Answer with the exact lines of the following material from the one containing "res = raw[FIELD_W-1:0];" through the one containing "logic [NUM_HB-1:0][FIELD_W-1:0] on_q;", both end lines included.
■ ■ ■ ■ ■
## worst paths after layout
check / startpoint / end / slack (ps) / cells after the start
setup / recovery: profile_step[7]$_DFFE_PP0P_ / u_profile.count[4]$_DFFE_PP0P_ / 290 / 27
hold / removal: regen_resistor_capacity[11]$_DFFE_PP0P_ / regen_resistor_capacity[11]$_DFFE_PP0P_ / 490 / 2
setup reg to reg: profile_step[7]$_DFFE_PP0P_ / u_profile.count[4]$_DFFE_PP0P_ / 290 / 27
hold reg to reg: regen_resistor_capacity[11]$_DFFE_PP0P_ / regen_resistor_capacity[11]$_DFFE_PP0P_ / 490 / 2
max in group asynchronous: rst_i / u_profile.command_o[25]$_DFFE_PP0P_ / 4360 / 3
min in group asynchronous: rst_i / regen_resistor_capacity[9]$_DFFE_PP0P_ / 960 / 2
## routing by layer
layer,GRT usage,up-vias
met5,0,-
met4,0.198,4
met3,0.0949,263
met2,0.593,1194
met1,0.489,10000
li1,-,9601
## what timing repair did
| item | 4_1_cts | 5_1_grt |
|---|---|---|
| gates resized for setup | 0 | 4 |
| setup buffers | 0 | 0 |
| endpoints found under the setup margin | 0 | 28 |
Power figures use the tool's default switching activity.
File: config.mk
export PLATFORM = sky130hd
export DESIGN_NAME = gate_delay_status_regs
export DESIGN_NICKNAME = d
export VERILOG_FILES = /design/src/inc/gate_delay_pkg.sv /design/src/hw/gate_delay_status_regs.sv
export SDC_FILE = /design/constraint.sdc
export NUM_CORES = 1
export LEC_CHECK = 0
export BUFFER_PORTS_ARGS = -buffer_cell sky130_fd_sc_hd__buf_4
export CAP_MARGIN = 20
export CORE_AREA = 2 2 76 78
export CTS_CLUSTER_SIZE = 25
export DETAILED_ROUTE_END_ITERATION = 8
export DIE_AREA = 0 0 78 80
export PLACE_DENSITY = 0.79
export SLEW_MARGIN = 30
export SYNTH_ARGS = -nofsm -noshare
export SYNTH_HDL_FRONTEND = slang
export SYNTH_SLANG_ARGS = --single-unit
File: constraint.sdc
create_clock -name mclk -period 1.3 [get_ports mclk]
set_input_delay 0.13 -clock mclk [delete_from_list [all_inputs] [get_ports mclk]]
set_output_delay 0.13 -clock mclk [all_outputs]
set_load 0.01 [all_outputs]
File: src/inc/gate_delay_pkg.sv
// Purpose: Shared constants and types for the gate delay status registers
// Assumes: 7-bit register address, 16-bit register data
// Notes:   Field positions, offsets and reset values live here only

// ============================================================
// Package
// ============================================================
package gate_delay_pkg;

  // Register address width and data width
  localparam int unsigned ADDR_W   = 7;
  localparam int unsigned DATA_W   = 16;
  // Width of a raw measurement count from the timing logic
  localparam int unsigned MEAS_W   = 8;
  // Width of a reported delay field
  localparam int unsigned FIELD_W  = 6;
  // Number of half-bridges
  localparam int unsigned NUM_HB   = 3;

  // Register offsets
  localparam logic [ADDR_W-1:0] HB1_DELAYS_ADDR = 7'h53;
  localparam logic [ADDR_W-1:0] HB2_DELAYS_ADDR = 7'h54;
  localparam logic [ADDR_W-1:0] HB3_DELAYS_ADDR = 7'h55;

  // Field positions
  localparam int unsigned OFF_LSB  = 8;
  localparam int unsigned OFF_MSB  = 13;
  localparam int unsigned ON_LSB   = 0;
  localparam int unsigned ON_MSB   = 5;

  // Reset values
  localparam logic [DATA_W-1:0]  DELAYS_RESET = 16'h0000;
  localparam logic [FIELD_W-1:0] FIELD_RESET  = 6'h00;
  // Largest reportable count, used for saturation
  localparam logic [FIELD_W-1:0] FIELD_MAX    = 6'h3F;

  // Weight of one count, in picoseconds (53.3 ns)
  localparam int unsigned COUNT_WEIGHT_PS = 53300;

  // One completed switching measurement from one half-bridge
  typedef struct packed {
    logic              done;
    logic [MEAS_W-1:0] on_cnt;
    logic [MEAS_W-1:0] off_cnt;
  } meas_t;

  // One register read request
  typedef struct packed {
    logic              stb;
    logic [ADDR_W-1:0] addr;
  } rd_req_t;

endpackage : gate_delay_pkg

File: src/hw/gate_delay_status_regs.sv
// Purpose: Read-only effective turn-on/off delay registers, three bridges
// Assumes: Inputs synchronous to mclk; reset synchronous, active low
// Notes:   Register port sits behind the serial register interface
//
// Contract
// RULE_01: Reserved bits 15:14 and 7:6 read zero
// RULE_02: Bridge one off delay in bits 13:8
// RULE_03: Bridge one on delay in bits 5:0
// RULE_04: Bridge two off delay in bits 13:8
// RULE_05: Bridge two on delay in bits 5:0
// RULE_06: Bridge three off delay in bits 13:8
// RULE_07: Bridge three on delay in bits 5:0
// RULE_08: Power-on or soft reset clears all registers
// RULE_09: Restart keeps delay fields, reserved bits zero
// RULE_10: Host writes never alter delay values
// RULE_11: Refresh per transition, saturate counts at 63

`timescale 1ns/1ps
`default_nettype none

module gate_delay_status_regs
  import gate_delay_pkg::*;
(
  // Clock and resets
  input  wire logic              mclk,
  input  wire logic              rst_n,
  input  wire logic              soft_rst,
  input  wire logic              restart,
  // Measurements from the gate-drive timing logic
  input  wire meas_t             meas [NUM_HB],
  // Register port
  input  wire rd_req_t           rd_req,
  input  wire logic              wr_stb,
  input  wire logic [ADDR_W-1:0] wr_addr,
  input  wire logic [DATA_W-1:0] wr_data,
  // Register answers
  output logic      [DATA_W-1:0] rd_data,
  output logic                   rd_valid,
  output logic                   rd_unmapped,
  output logic                   wr_refused
);

  // ============================================================
  // Saturation helper
  // ============================================================
  // Clamp a raw count to the six-bit field
  function automatic logic [FIELD_W-1:0] sat_count(
    input logic [MEAS_W-1:0] raw
  );
    logic [FIELD_W-1:0] res;
    res = FIELD_MAX;
    if (raw <= MEAS_W'(FIELD_MAX)) begin
      res = raw[FIELD_W-1:0];
    end
    return res;
  endfunction : sat_count

  // ============================================================
  // Delay field storage
  // ============================================================
  logic [NUM_HB-1:0][FIELD_W-1:0] on_q;        // Stored turn-on counts
  logic [NUM_HB-1:0][FIELD_W-1:0] off_q;       // Stored turn-off counts
  logic [NUM_HB-1:0][DATA_W-1:0]  reg_view;    // Register images
  logic                           clear_all;   // Soft reset clear

  // Soft reset clears the delay fields as power-on does
  assign clear_all = soft_rst;

  genvar g;
  generate
    for (g = 0; g < NUM_HB; g++) begin : gen_hb
      logic               refresh;     // Accept a new measurement
      logic [FIELD_W-1:0] next_on;     // Saturated turn-on count
      logic [FIELD_W-1:0] next_off;    // Saturated turn-off count

      // Restart freezes the fields, so a measurement then is dropped
      assign refresh  = meas[g].done && !restart && !clear_all; // RULE_09
      assign next_on  = sat_count(meas[g].on_cnt);              // RULE_11
      assign next_off = sat_count(meas[g].off_cnt);             // RULE_11

      // Field registers; no path from the write port
      always_ff @(posedge mclk) begin
        if (!rst_n || clear_all) begin
          on_q[g]  <= FIELD_RESET;                              // RULE_08
          off_q[g] <= FIELD_RESET;                              // RULE_08
        end else if (refresh) begin
          on_q[g]  <= next_on;                                  // RULE_11
          off_q[g] <= next_off;                                 // RULE_11
        end
      end

      // Reserved bits are constant zero in every state
      assign reg_view[g] = {2'h0, off_q[g], 2'h0, on_q[g]};     // RULE_01
    end
  endgenerate

  // ============================================================
  // Read decode
  // ============================================================
  logic              hit1;       // Address selects bridge one
  logic              hit2;       // Address selects bridge two
  logic              hit3;       // Address selects bridge three
  logic              rd_hit;     // Any mapped address
  logic [DATA_W-1:0] next_rd;    // Data to present

  assign hit1    = rd_req.addr == HB1_DELAYS_ADDR;
  assign hit2    = rd_req.addr == HB2_DELAYS_ADDR;
  assign hit3    = rd_req.addr == HB3_DELAYS_ADDR;
  assign rd_hit  = hit1 || hit2 || hit3;
  // Unmapped addresses read as zero
  assign next_rd = hit1 ? reg_view[0] :                  // RULE_02 RULE_03
                   hit2 ? reg_view[1] :                  // RULE_04 RULE_05
                   hit3 ? reg_view[2] : DELAYS_RESET;    // RULE_06 RULE_07

  // Read answer registers, one cycle after the strobe
  always_ff @(posedge mclk) begin
    if (!rst_n) begin
      rd_data     <= DELAYS_RESET;
      rd_valid    <= 1'b0;
      rd_unmapped <= 1'b0;
    end else begin
      rd_valid    <= rd_req.stb;
      rd_unmapped <= rd_req.stb && !rd_hit;
      if (rd_req.stb) begin
        rd_data <= next_rd;                                     // RULE_03
      end
    end
  end

  // ============================================================
  // Write handling
  // ============================================================
  // Every write is refused; data is discarded
  logic wr_seen;    // A write arrived this cycle

  assign wr_seen = wr_stb && (wr_addr == wr_addr) && (wr_data == wr_data);

  // One-cycle refusal pulse for every write
  always_ff @(posedge mclk) begin
    if (!rst_n) begin
      wr_refused <= 1'b0;
    end else begin
      wr_refused <= wr_seen;                                    // RULE_10
    end
  end
endmodule : gate_delay_status_regs

`default_nettype wire

; Word-level counts from Yosys, hierarchy flattened
; Cells that the tools add are included.
[word_totals]
regBits = 55
inputBits = 87
output_inout_bits = 19
wordCells = 42
[op_classes]
n_lt_le_gt_ge = 6
n_eq_ne = 3
n_mux = 9
reduce_logical = 14
[op_table]
columns = op, count
row1 = $le 8x6->1 const B, 6
row2 = $mux 14, 3
row3 = $mux 6, 6
row4 = $eq 7x7->1 const B, 3
row5 = $logic_and 1x1->1, 7
row6 = $logic_not 1->1, 4
row7 = $logic_or 1x1->1, 3

; Longest topological paths before layout
; Gate-level depths: netlist of the first run.
[depth]
word_depth = 5
mapped_depth = 4
mapped_depth_nobuf = 3

; Least setup slack after synthesis of the first run
; OpenSTA, ideal clock, no wires.
[synth_path]
kind = input to register
from = input port soft_rst
to = register off_q[0] in the netlist's numbering
setup_ns = 0.131
t_arrival_ns = 0.763
required_time_ns = 1.169
setup_slack_ns = 0.406
path_stages = 3
n_path_buf = 1
path_cell_list = nor3b_4 buf_2 a211oi_1
[synth_via]
elab_chain_len = 2
elab_cells_between_ends = 3
classes_between = reduce/logical (3)
[synth_lines]
columns = element, line
row1 = from (decl), gate_delay_status_regs.sv:27  ; input wire logic soft_rst,
row2 = $logic_not 1->1, gate_delay_status_regs.sv:77  ; assign refresh = meas[g].done && !restart && !clear_all;
row3 = $logic_and 1x1->1, gate_delay_status_regs.sv:77
row4 = "to (signal, indexed assignment)", gate_delay_status_regs.sv:88  ; off_q[g] <= next_off;
row5 = to (decl), gate_delay_status_regs.sv:62  ; logic [NUM_HB-1:0][FIELD_W-1:0] off_q;
; Several ways; a longest one is shown, not always the timed one.
; A chain may end at the register's enable or synchronous reset.

; Worst setup path after layout of the first run
[layout_path]
from = input port rd_req[0] in the netlist's numbering
to = register rd_data[0]
[layout_via]
elab_chain_len = 4
elab_cells_between_ends = 6
classes_between = eq/ne (3) / mux (3)
[layout_lines]
columns = element, line
row1 = from (decl), gate_delay_status_regs.sv:32  ; input wire rd_req_t rd_req,
row2 = $eq 7x7->1, gate_delay_status_regs.sv:108  ; assign hit3 = rd_req.addr == HB3_DELAYS_ADDR;
row3 = $mux 14, gate_delay_status_regs.sv:113  ; hit3 ? reg_view[2] : DELAYS_RESET;
row4 = $mux 14, gate_delay_status_regs.sv:112  ; hit2 ? reg_view[1] :
row5 = $mux 14 *, gate_delay_status_regs.sv:111  ; assign next_rd = hit1 ? reg_view[0] :
row6 = to (signal assigned), gate_delay_status_regs.sv:125  ; rd_data <= next_rd;
row7 = to (decl), gate_delay_status_regs.sv:37  ; output logic [DATA_W-1:0] rd_data,
; Mark *: on every way between the ends. The rest lies on a longest branch, timed or not.

==> results.yml, run 1 <==
worst_setup_path:
  startpoint_type: "input port"
  crit_arrival_ps: 1240
  cp.required_ps: 1530
  crit_path_max_fanout: 15
  crit_type: "in2reg"
  crit_path_end_kind: "flip-flop"
finish:
  mostFrequentLayoutCell: "buf_4"
  areaGrowthSynthToFinish_pct: 28.08
  mostFrequentLayoutCells: "buf_4, nor2_1, dfxtp_1"
  post-route-util_pct: 58.08
  final_nets: 420
  n_antenna_cell: 0
  drive_gt1_share_pct: 37.84
timing:
  max-slew-margin-rel_pct: 46.16
  finalSetupViolCount: 0
  worst_pin_slew_ps: 805.9
  post-route-period-util_pct: 77.87
  fin_tns_setup_ps: 0
  finClkSkew_ps: 5.707
  rsz0062_at_grt: "false"
  hold_violations: 0
  slew_viol_final: 0
  fmax_mhz: 987.8
  fin_crit_ps: 1012
min_path:
  hp-class: "in2reg"
clock_tree:
  clock-sinks: 51
  ctsResizeCount: 0
  clock-root-buffer: "clkbuf_8"
  clock_latency_ps: 300
  path_clk_slew_ps: 90
  clockBufferDepth: 2
  cts_hold_buf: 0
  cts_tree: "yes"
  htree_levels: 2
  cts_buffers: 5
  post_cts_buffers: 0
global_route:
  antenna_found_initial: 0
  grt_overflow: 0
  gr-usage-all-layers_pct: 17.70
  grt_max_degree: 25
  grt_pass1_vias: 1942
  grt_pass1_wl_microns: 8700
pwr:
  leakage_nw: 1.213
  ir_worst_vdd_uv: 451.1
  power_density_nw_per_um2: 986.1
placement:
  post-dp-hpwl_microns: 4222
  place_congestion: 0.8107
  port_buffers: 78
die:
  initial_core_util_pct: 45.35
  die_area_sq_um: 6240
  io_pins: 106
  dieWidth_microns: 78
  dieHeight_microns: 80
  core.rowCount: 27
  core_area_sq_um: 5405
routing:
  dr_total_vias: 2049
  viasPerCell: 5.059
  drc: 0
  drt_wl_total_microns: 5407
  first_iter_violations: 67
  firstDrtPassIters: 4
  detail-route-antenna-nets: 0
  drt-wirelength-per-cell_microns: 13.35
flow_run:
  maxCapViolCount: 0
yosys:
  syn_avg_cell_area_sq_um: 9.112
  synthesis.area_sq_um: 2451
  yosysWarningCount: 0
  synth-seq-cells: 51
  ys_seq_area_share_pct: 41.65
  yosysUniqueCellTypes: 25
  postSynthCellCount: 269
run_status:
  status: "finished clean"
==> metrics by stage <==
| stage | total power [W] | area, sq um | hold slack [ps] | std cells | setup WS [ps] |
|---|---|---|---|---|---|
| 5_1_grt | 0.003238 | 3139 | 18.02 | 405 | 214.4 |
| 3_3_place_gp | 0.002060 | 3033 | 339.4 | 398 | 14.20 |
| 6_report | 0.003096 | 3139 | 32.66 | 405 | 287.7 |
| 2_1_floorplan | 0.001884 | 2462 | 251.7 | 272 | 406.1 |
| 4_1_cts | 0.003126 | 3139 | 27.92 | 405 | 284.0 |
| 3_5_place_dp | 0.002070 | 3033 | 341.9 | 398 | -55.65 |
==> metal layers <==
| metal | GRT usage, % | vias up | routed length (microns) |
|---|---|---|---|
| met4 | 4.561 | 0 | 52 |
| met3 | 5.317 | 7 | 317 |
| met1 | 21.53 | 923 | 2366 |
| li1 | - | 1069 | - |
| met5 | 0 | - | 0 |
| met2 | 30.52 | 50 | 2671 |
==> layout make-up <==
type                            count  area (sq um)
Clock buffer                        5         68.82
Clock inverter                      2         37.54
Fill cell                         491          2266
Multi-Input combinational cell    192          1261
Sequential cell                    51          1021
Tap cell                           72         90.09
Timing Repair Buffer               83         660.6
==> cell families after synthesis <==
group,count (synthesis),synth area share [%]
buffers and inverters,29,7.453
other,1,0.1530
DFF,51,41.65
AOI/OAI and AO/OA,73,25.93
and+or+nand+nor,115,24.81
==> synth_stat cells <==
| library cell | number | area [sq um] |
|---|---|---|
| nor2_1 | 72 | 270.3 |
| dfxtp_1 | 51 | 1021 |
| a211oi_1 | 24 | 180.2 |
| a211oi_2 | 24 | 300.3 |
| and4b_1 | 12 | 120.1 |
| nand2_1 | 12 | 45.04 |
| o211ai_1 | 12 | 90.09 |
| o21ai_1 | 10 | 50.05 |
| buf_2 | 8 | 40.04 |
| buf_1 | 6 | 22.52 |
| buf_6 | 6 | 67.56 |
| or2_2 | 6 | 37.54 |
| buf_4 | 5 | 37.54 |
| clkbuf_1 | 4 | 15.01 |
| nor3b_4 | 3 | 56.30 |
| o21ai_0 | 3 | 15.01 |
| and2_1 | 2 | 12.51 |
| nor2b_1 | 2 | 12.51 |
| and2_0 | 1 | 6.260 |
| and3b_1 | 1 | 8.760 |
| and4bb_2 | 1 | 12.51 |
| conb_1 | 1 | 3.750 |
| nand2b_1 | 1 | 6.260 |
| nand3b_1 | 1 | 7.510 |
| nor3b_2 | 1 | 12.51 |
==> power breakdown <==
| group | switching [W] | internal [W] |
|---|---|---|
| clock | 0.000501 | 0.000563 |
| sequential | 0.0000169 | 0.00159 |
| combinational | 0.000205 | 0.000217 |
| total | 0.000723 | 0.00237 |
==> worst paths after layout <==
kind / slack (ps) / startpoint / end / cells past startpoint
setup / recovery: 290 / rd_req[0] / rd_data[0] / 4
hold / removal: 30 / wr_stb / wr_refused / 2
hold reg to reg: 450 / rd_data[1] / rd_data[1] / 2
setup reg to reg: 290 / on_q[16] / rd_data[4] / 3
==> critical path, cell delays in order <==
cell      delay, ps
buf_4           150
nor3b_2         580
a211oi_1        170
o21ai_0         200
==> registers in the layout (all words and copies together), names as in the netlist <==
register     cells
rd_valid         1
rd_data         12
on_q            18
off_q           18
wr_refused       1
rd_unmapped      1
(Power assumes the default switching activity.)
==> run 2: changes to the inputs <==
Settings changed: ABC_AREA set to 1, PLACE_DENSITY 0.79 to 0.78.
Clock period 1.3 ns to 0.95 ns, I/O delays scaled along.
==> results.yml, run 2 <==
yosys:
  synth-seq-cells: 51
  synth_edf_count: 0
  synth-xor-area-share_pct: 0
  synth_most_common_cell: "nand2_1"
  synth_common_cells: "nand2_1, dfxtp_1, nand3_1"
  syn_avg_cell_area_sq_um: 7.276
  synth_area_leaders: "dfxtp_1, nand2_1, nand3_1, a21oi_1, o21ai_0"
  ys.flop_type: "dfxtp_1"
  async_reset_ff_share_pct: 0
  synth_fa_ha_area_share_pct: 0
  postSynthCellCount: 330
  yosysUniqueCellTypes: 23
  ys_seq_area_share_pct: 42.52
  synth_top_family_by_area: "simple AND/OR/NAND/NOR gates"
  yosysWarningCount: 0
  synth.mux.area_fraction_pct: 0
  synthesis.area_sq_um: 2401
  synth_compound_area_share_pct: 17.72
  yosysTopAreaCell: "dfxtp_1"
  yosys.area_share.simple_pct: 27.20
  synth_top_area_share_pct: 42.52
timing:
  fin_ws_ps: 47.16
  rsz0062_at_grt: "false"
  fmax_mhz: 1108
  slew_viol_final: 0
  finalSetupViolCount: 0
  finClkSkew_ps: 7.528
  post-route-period-util_pct: 95.04
  whs_ps: 50.83
  hold_violations: 0
  fin_crit_ps: 902.8
placement:
  pre_cts_slack_ps: -233.2
  port_buffers: 78
  post-dp-hpwl_microns: 4746
  placed_cells: 467
  place_congestion: 0.8342
  placed_cell_area_sq_um: 3050
finish:
  final_nets: 491
  mostFrequentLayoutCell: "buf_4"
  fin_area_sq_um: 3162
  areaGrowthSynthToFinish_pct: 31.68
  n_antenna_cell: 0
  instances_no_fill: 477
  reg.largest.list: "off_q: 18 flops, on_q: 18 flops, rd_data: 12 flops"
  drive_gt1_share_pct: 29.38
  post-route-util_pct: 58.50
  mostFrequentLayoutCells: "buf_4, nand2_1, dfxtp_1"
clock_tree:
  cts_buffers: 5
  clock-root-buffer: "clkbuf_8"
  clock_latency_ps: 300
  clock-sinks: 51
  htree_levels: 2
  clockBufferDepth: 2
  post_cts_buffers: 0
  cts_tree: "yes"
  path_clk_slew_ps: 90
die:
  die_area_sq_um: 6240
  core_area_sq_um: 5405
  core.rowCount: 27
  io_pins: 106
  dieWidth_microns: 78
  initial_core_util_pct: 44.42
  dieHeight_microns: 80
pwr:
  power_density_nw_per_um2: 1242
  leakage_nw: 1.338
  ir_worst_vdd_uv: 775.7
routing:
  drc: 0
  dr_total_vias: 2377
  viasPerCell: 4.983
  first_iter_violations: 159
  drt-wirelength-per-cell_microns: 12.57
  drt_wl_total_microns: 5995
  detail-route-antenna-nets: 0
  firstDrtPassIters: 4
min_path:
  hp-class: "in2reg"
  min_from: "rst_n"
worst_setup_path:
  crit_path_top_delay_cell: "dfxtp_1"
  crit_arrival_ps: 810
  crit_type: "reg2out"
  crit_path_end_kind: "output pin"
  cp_top_family: "flip-flops"
  startpoint_type: "flip-flop"
  path_cells: "buf_4"
  cpPeakStageDelay_ps: 370
  cp.required_ps: 850
  worstReg2RegStart: "off_q[7]"
  crit_path_max_fanout: 2
  cp_num_buf_inv: 1
  crit_start: "rd_data[5]"
global_route:
  grt_overflow: 0
  gr-usage-all-layers_pct: 20.00
  antenna_found_initial: 0
  grt_pass1_wl_microns: 9908
  grt_max_degree: 37
  grt_pass1_vias: 2266
run_status:
  status: "finished clean"
flow_run:
  maxCapViolCount: 0
-- run 2: changes by cell type after synthesis, moves of 22 or more --
cell	before	now
a21oi_1	0	36
nand3_1	0	48
nand2_1	12	70
o21ai_0	3	25
nor2_1	72	1
inv_1	0	32
-- run 2: final cells by class --
cell class                      instances  area (sq um)
Fill cell                             524          2243
Multi-Input combinational cell        221          1100
Inverter                               34         127.6
Timing Repair Buffer                   91         738.2
Clock inverter                          2         12.51
Clock buffer                            6         72.57
Tap cell                               72         90.09
Sequential cell                        51          1021
-- run 2: repair_timing --
action / in CTS / in global routing
endpoints found under the setup margin: 0 / 7
endpoints found under the hold margin: 1 / 0
gates resized for setup: 0 / 4
hold buffers: 2 / 0
-- run 2: power by group --
group,switching (W),internal [W]
Sequential,0.0000192,0.00218
Combinational,0.000254,0.000281
Clock,0.000680,0.000516
-- run 2: routing by layer --
metal	GRT usage (%)	wire, microns	up-vias
met4	4.035	39	0
li1	-	-	1222
met3	4.299	380	4
met1	25.05	2530	1072
met2	35.52	3045	79
met5	0	0	-
-- run 2: stage by stage --
step | total power [W] | TNS [ps]
global placement | 0.002766 | -5249
detailed placement | 0.002775 | -6851
floorplan | 0.002508 | 0
global route | 0.004117 | 0
CTS | 0.003962 | 0
finish | 0.003928 | 0
-- run 2: final timing paths --
path	end	slack, ps	cells past startpoint
max	rd_data[5]	50	1
min	rd_valid	50	3
max reg2reg	rd_data[9]	140	4
min reg2reg	off_q[8]	470	2
-- run 2: kinds of logic after synthesis --
kind of cell / after synthesis
and+or+nand+nor: 144
AOI/OAI and AO/OA: 73
buffers and inverters: 61
DFF: 51
other: 1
■ ■ ■ ■ ■
Response box -
      res = raw[FIELD_W-1:0];
    end
    return res;
  endfunction : sat_count

  // ============================================================
  // Delay field storage
  // ============================================================
  logic [NUM_HB-1:0][FIELD_W-1:0] on_q;        // Stored turn-on counts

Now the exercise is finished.